Studies in the application of learning technologies in higher education continue to focus on an 18-30 age group. The reception and use of information technology by lifelong learners still needs to be articulated within a constructivist paradigm. The Internet facilitates student and teacher access to many inquiry-based learning experiences. Online social networking, as mediated through discussion boards and chat rooms, allows for information collaboration and knowledge construction outside of the formal educational institution. Judith V. Boettcher (2007) argues that online tools are particularly valuable in this context because they provide a public forum in which the cumulative, step-by-step process of concept formation, refinement, application, and revision is fully visible to student peers as well as their mentors. Boettcher suggests that discussion forums, blogs, journals, and small group work are all excellent strategies for allowing learners to enlarge their mental models, to clarify concepts, and to establish meaningful links and relationships.

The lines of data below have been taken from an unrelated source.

<file path="config.mk">
export PLATFORM = sky130hd
export DESIGN_NAME = mvb_last_vld_chan
export DESIGN_NICKNAME = d
export VERILOG_FILES = /design/src/rtl/mvb_last_vld_chan_pkg.sv /design/src/rtl/mvb_last_vld_chan_select.sv /design/src/rtl/mvb_last_vld_chan.sv
export SDC_FILE = /design/constraint.sdc
export NUM_CORES = 1
export LEC_CHECK = 0
export BUFFER_PORTS_ARGS = -buffer_cell sky130_fd_sc_hd__buf_4
export CAP_MARGIN = 30
export CORE_MARGIN = 4
export CORE_UTILIZATION = 40
export CTS_CLUSTER_DIAMETER = 40
export CTS_CLUSTER_SIZE = 20
export DETAILED_ROUTE_END_ITERATION = 8
export PLACE_DENSITY = 0.67
export SLEW_MARGIN = 10
export SYNTH_ARGS = -nofsm -noshare
export SYNTH_HDL_FRONTEND = slang
export SYNTH_SLANG_ARGS = --single-unit
</file>
<file path="constraint.sdc">
create_clock -name CLK -period 2 [get_ports CLK]
set_clock_uncertainty 0.15 [all_clocks]
set_input_delay 0.6 -clock CLK [delete_from_list [all_inputs] [get_ports CLK]]
set_output_delay 0.6 -clock CLK [all_outputs]
set_load 0.02 [all_outputs]
</file>
<file path="src/rtl/mvb_last_vld_chan_pkg.sv">
// Shared constants, implementation selector and a behavioural lookup reference
// for the per-channel MVB last-valid block (default geometry).
package mvb_last_vld_chan_pkg;

    localparam int DEF_ITEMS      = 4;
    localparam int DEF_ITEM_WIDTH = 8;
    localparam int DEF_CHANNELS   = 4;
    localparam int CHAN_W         = $clog2(DEF_CHANNELS);

    typedef enum logic [0:0] {
        SERIAL = 1'b0,
        PREFIX = 1'b1
    } impl_e;

    // Newest matching valid item at or below i wins, else the stored channel value.
    function automatic void lookup_ref(
        input  logic [DEF_ITEMS*DEF_ITEM_WIDTH-1:0]    data,
        input  logic [DEF_ITEMS*CHAN_W-1:0]            chan,
        input  logic [DEF_ITEMS-1:0]                   vld,
        input  logic [DEF_CHANNELS*DEF_ITEM_WIDTH-1:0] st_data,
        input  logic [DEF_CHANNELS-1:0]                st_flag,
        output logic [DEF_ITEMS*DEF_ITEM_WIDTH-1:0]    lk_data,
        output logic [DEF_ITEMS-1:0]                   lk_present
    );
        int c;
        bit found;
        lk_data    = '0;
        lk_present = '0;
        for (int i = 0; i < DEF_ITEMS; i++) begin
            c     = int'(chan[i*CHAN_W +: CHAN_W]);
            found = 1'b0;
            if (c < DEF_CHANNELS) begin
                for (int j = i; j >= 0; j--) begin
                    if (!found && vld[j] && int'(chan[j*CHAN_W +: CHAN_W]) == c) begin
                        lk_data[i*DEF_ITEM_WIDTH +: DEF_ITEM_WIDTH] = data[j*DEF_ITEM_WIDTH +: DEF_ITEM_WIDTH];
                        lk_present[i] = 1'b1;
                        found         = 1'b1;
                    end
                end
                if (!found) begin
                    lk_data[i*DEF_ITEM_WIDTH +: DEF_ITEM_WIDTH] = st_data[c*DEF_ITEM_WIDTH +: DEF_ITEM_WIDTH];
                    lk_present[i] = st_flag[c];
                end
            end
        end
    endfunction

endpackage

</file>
<file path="src/rtl/mvb_last_vld_chan_select.sv">
// Combinational per-item match/select network: per-item lookup of the newest
// value of its channel and per-channel update data for the register file.
module mvb_last_vld_chan_select
    import mvb_last_vld_chan_pkg::*;
#(
    parameter int    ITEMS      = 4,
    parameter int    ITEM_WIDTH = 8,
    parameter int    CHANNELS   = 4,
    parameter int    CW         = 2,
    parameter impl_e IMPL       = SERIAL
) (
    input  logic [ITEMS*ITEM_WIDTH-1:0]    rx_data,
    input  logic [ITEMS*CW-1:0]            rx_chan,
    input  logic [ITEMS-1:0]               rx_vld,
    input  logic [CHANNELS*ITEM_WIDTH-1:0] st_data,
    input  logic [CHANNELS-1:0]            st_flag,
    output logic [ITEMS*ITEM_WIDTH-1:0]    lk_data,
    output logic [ITEMS-1:0]               lk_present,
    output logic [CHANNELS*ITEM_WIDTH-1:0] upd_data,
    output logic [CHANNELS-1:0]            upd_vld
);

    logic [ITEM_WIDTH-1:0] d    [ITEMS];
    logic [CW-1:0]         ch   [ITEMS];
    logic                  ch_ok[ITEMS];
    logic [ITEM_WIDTH-1:0] sd   [CHANNELS];
    logic [CHANNELS-1:0]   hit  [ITEMS];

    for (genvar j = 0; j < ITEMS; j++) begin : g_unpack_item
        assign d[j]     = rx_data[j*ITEM_WIDTH +: ITEM_WIDTH];
        assign ch[j]    = rx_chan[j*CW +: CW];
        assign ch_ok[j] = ({1'b0, ch[j]} < (CW+1)'(CHANNELS));
    end

    for (genvar k = 0; k < CHANNELS; k++) begin : g_unpack_chan
        assign sd[k] = st_data[k*ITEM_WIDTH +: ITEM_WIDTH];
    end

    // Out-of-range channel indices never match any tracked channel.
    always_comb begin
        for (int j = 0; j < ITEMS; j++) begin
            hit[j] = '0;
            for (int k = 0; k < CHANNELS; k++) begin
                hit[j][k] = rx_vld[j] && (ch[j] == CW'(k));
            end
        end
    end

    if (IMPL == SERIAL) begin : g_serial
        always_comb begin
            lk_data    = '0;
            lk_present = '0;
            for (int i = 0; i < ITEMS; i++) begin
                if (ch_ok[i]) begin
                    lk_data[i*ITEM_WIDTH +: ITEM_WIDTH] = sd[ch[i]];
                    lk_present[i] = st_flag[ch[i]];
                    for (int j = 0; j <= i; j++) begin
                        if (rx_vld[j] && ch[j] == ch[i]) begin
                            lk_data[i*ITEM_WIDTH +: ITEM_WIDTH] = d[j];
                            lk_present[i] = 1'b1;
                        end
                    end
                end
            end
        end

        always_comb begin
            upd_data = '0;
            upd_vld  = '0;
            for (int k = 0; k < CHANNELS; k++) begin
                for (int j = 0; j < ITEMS; j++) begin
                    if (hit[j][k]) begin
                        upd_data[k*ITEM_WIDTH +: ITEM_WIDTH] = d[j];
                        upd_vld[k] = 1'b1;
                    end
                end
            end
        end
    end else begin : g_prefix
        localparam int LVLS = $clog2(ITEMS);

        // Kogge-Stone scan per channel; the right-hand (newer) valid operand wins.
        logic [ITEMS-1:0]      pv [LVLS+1][CHANNELS];
        logic [ITEM_WIDTH-1:0] pd [LVLS+1][CHANNELS][ITEMS];

        always_comb begin
            int src;
            for (int k = 0; k < CHANNELS; k++) begin
                for (int j = 0; j < ITEMS; j++) begin
                    pv[0][k][j] = hit[j][k];
                    pd[0][k][j] = hit[j][k] ? d[j] : '0;
                end
            end
            for (int l = 0; l < LVLS; l++) begin
                for (int k = 0; k < CHANNELS; k++) begin
                    for (int j = 0; j < ITEMS; j++) begin
                        src = (j >= (1 << l)) ? j - (1 << l) : j;
                        if (j >= (1 << l) && !pv[l][k][j]) begin
                            pv[l+1][k][j] = pv[l][k][src];
                            pd[l+1][k][j] = pd[l][k][src];
                        end else begin
                            pv[l+1][k][j] = pv[l][k][j];
                            pd[l+1][k][j] = pd[l][k][j];
                        end
                    end
                end
            end
        end

        always_comb begin
            lk_data    = '0;
            lk_present = '0;
            for (int i = 0; i < ITEMS; i++) begin
                if (ch_ok[i]) begin
                    if (pv[LVLS][ch[i]][i]) begin
                        lk_data[i*ITEM_WIDTH +: ITEM_WIDTH] = pd[LVLS][ch[i]][i];
                        lk_present[i] = 1'b1;
                    end else begin
                        lk_data[i*ITEM_WIDTH +: ITEM_WIDTH] = sd[ch[i]];
                        lk_present[i] = st_flag[ch[i]];
                    end
                end
            end
        end

        always_comb begin
            upd_data = '0;
            upd_vld  = '0;
            for (int k = 0; k < CHANNELS; k++) begin
                upd_vld[k] = pv[LVLS][k][ITEMS-1];
                upd_data[k*ITEM_WIDTH +: ITEM_WIDTH] = pd[LVLS][k][ITEMS-1];
            end
        end
    end

endmodule

</file>
<file path="src/rtl/mvb_last_vld_chan.sv">
// Per-channel MVB last-valid aggregator: channel register file, clear logic
// and the one-stage output register around the select network.
module mvb_last_vld_chan
    import mvb_last_vld_chan_pkg::*;
#(
    parameter int    ITEMS          = 4,
    parameter int    ITEM_WIDTH     = 8,
    parameter int    CHANNELS       = 4,
    parameter string IMPLEMENTATION = "serial",
    localparam int   CW             = $clog2(CHANNELS)
) (
    input  logic                        CLK,
    input  logic                        RESET,
    input  logic [ITEMS*ITEM_WIDTH-1:0] RX_DATA,
    input  logic [ITEMS*CW-1:0]         RX_CHAN,
    input  logic [ITEMS-1:0]            RX_VLD,
    input  logic                        RX_SRC_RDY,
    output logic                        RX_DST_RDY,
    output logic [ITEMS*ITEM_WIDTH-1:0] TX_DATA,
    output logic [ITEMS-1:0]            TX_PRESENT,
    output logic [ITEMS-1:0]            TX_VLD,
    output logic                        TX_SRC_RDY,
    input  logic                        TX_DST_RDY,
    input  logic [CW-1:0]               CLR_CHAN,
    input  logic                        CLR_VLD
);

    localparam impl_e IMPL = (IMPLEMENTATION == "prefix") ? PREFIX : SERIAL;

    logic [CHANNELS*ITEM_WIDTH-1:0] st_data_q;
    logic [CHANNELS-1:0]            st_flag_q;
    logic [ITEMS*ITEM_WIDTH-1:0]    lk_data;
    logic [ITEMS-1:0]               lk_present;
    logic [CHANNELS*ITEM_WIDTH-1:0] upd_data;
    logic [CHANNELS-1:0]            upd_vld;
    logic                           accept;

    assign RX_DST_RDY = TX_DST_RDY || !TX_SRC_RDY;
    assign accept     = RX_SRC_RDY && RX_DST_RDY;

    mvb_last_vld_chan_select #(
        .ITEMS      (ITEMS),
        .ITEM_WIDTH (ITEM_WIDTH),
        .CHANNELS   (CHANNELS),
        .CW         (CW),
        .IMPL       (IMPL)
    ) u_select (
        .rx_data    (RX_DATA),
        .rx_chan    (RX_CHAN),
        .rx_vld     (RX_VLD),
        .st_data    (st_data_q),
        .st_flag    (st_flag_q),
        .lk_data    (lk_data),
        .lk_present (lk_present),
        .upd_data   (upd_data),
        .upd_vld    (upd_vld)
    );

    always_ff @(posedge CLK) begin
        if (RESET) begin
            TX_SRC_RDY <= 1'b0;
            TX_DATA    <= '0;
            TX_PRESENT <= '0;
            TX_VLD     <= '0;
        end else if (accept) begin
            TX_SRC_RDY <= 1'b1;
            TX_DATA    <= lk_data;
            TX_PRESENT <= lk_present;
            TX_VLD     <= RX_VLD;
        end else if (TX_DST_RDY) begin
            TX_SRC_RDY <= 1'b0;
        end
    end

    // A same-cycle word update of the cleared channel takes priority: it is newer data.
    always_ff @(posedge CLK) begin
        if (RESET) begin
            st_data_q <= '0;
            st_flag_q <= '0;
        end else begin
            for (int k = 0; k < CHANNELS; k++) begin
                if (accept && upd_vld[k]) begin
                    st_data_q[k*ITEM_WIDTH +: ITEM_WIDTH] <= upd_data[k*ITEM_WIDTH +: ITEM_WIDTH];
                    st_flag_q[k] <= 1'b1;
                end else if (CLR_VLD && CLR_CHAN == CW'(k)) begin
                    st_flag_q[k] <= 1'b0;
                end
            end
        end
    end

endmodule

</file>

Malcom S. Knowles (1970, 1975 & 1984) acknowledged the importance of prior experience and self-direction in adult education. Increasingly, the term reflective practice is appearing in the vocabulary of adult education discourse. Broadly speaking, reflective practice is a mode that integrates thought and action with reflection for the benefit of improving one’s professional practice. Over the past two decades, educators have become familiar with the concept of reflective practice through Donald Schön’s writings about reflective practitioners (Schön, 1983, 1987). Schön’s work has an historical basis in a tradition of learning supported by Dewey, Lewin, and Piaget, each of whom advocated that learning is dependent upon the integration of experience with reflection and of theory with practice. Lee S. Shulman’s paper on signature pedagogies in the professions (2005) implicitly owes a debt to the work of Donald Schön. Signature pedagogies are composed of three elements: surface structures, deep structures and implicit structures. The surface structure, applies to the acts of teaching and learning. The deep structure refers to the values of the discipline (e.g., what makes a lawyer or a doctor?). The implicit structure or hidden curriculum is revealed through performances of student understanding. In his seminal paper, Shulman mentions in passing the transformative potential of learning technologies upon a traditional curriculum design, but he does not expand on this. (Shulman, 2005, pp. 52–59).
This case study reviews learning enactments, through an online discussion forum on an evening diploma in European Art History at University Cork, as a means of demonstrating that lifelong learners, as a learning group, are receptive to constructivist learning interventions where facilitated activities provide learners with opportunities to enact and collaboratively construct meaning as interventions unfold.
Since 2004, the Centre for Adult Continuing Education, University College Cork, has seen the potential for using online resources to enhance disciplinary understanding within “blended” learning environments whereby online is integrated with class-based teaching and learning (Cronin, 2005, 2008; Young & Cronin, 2005).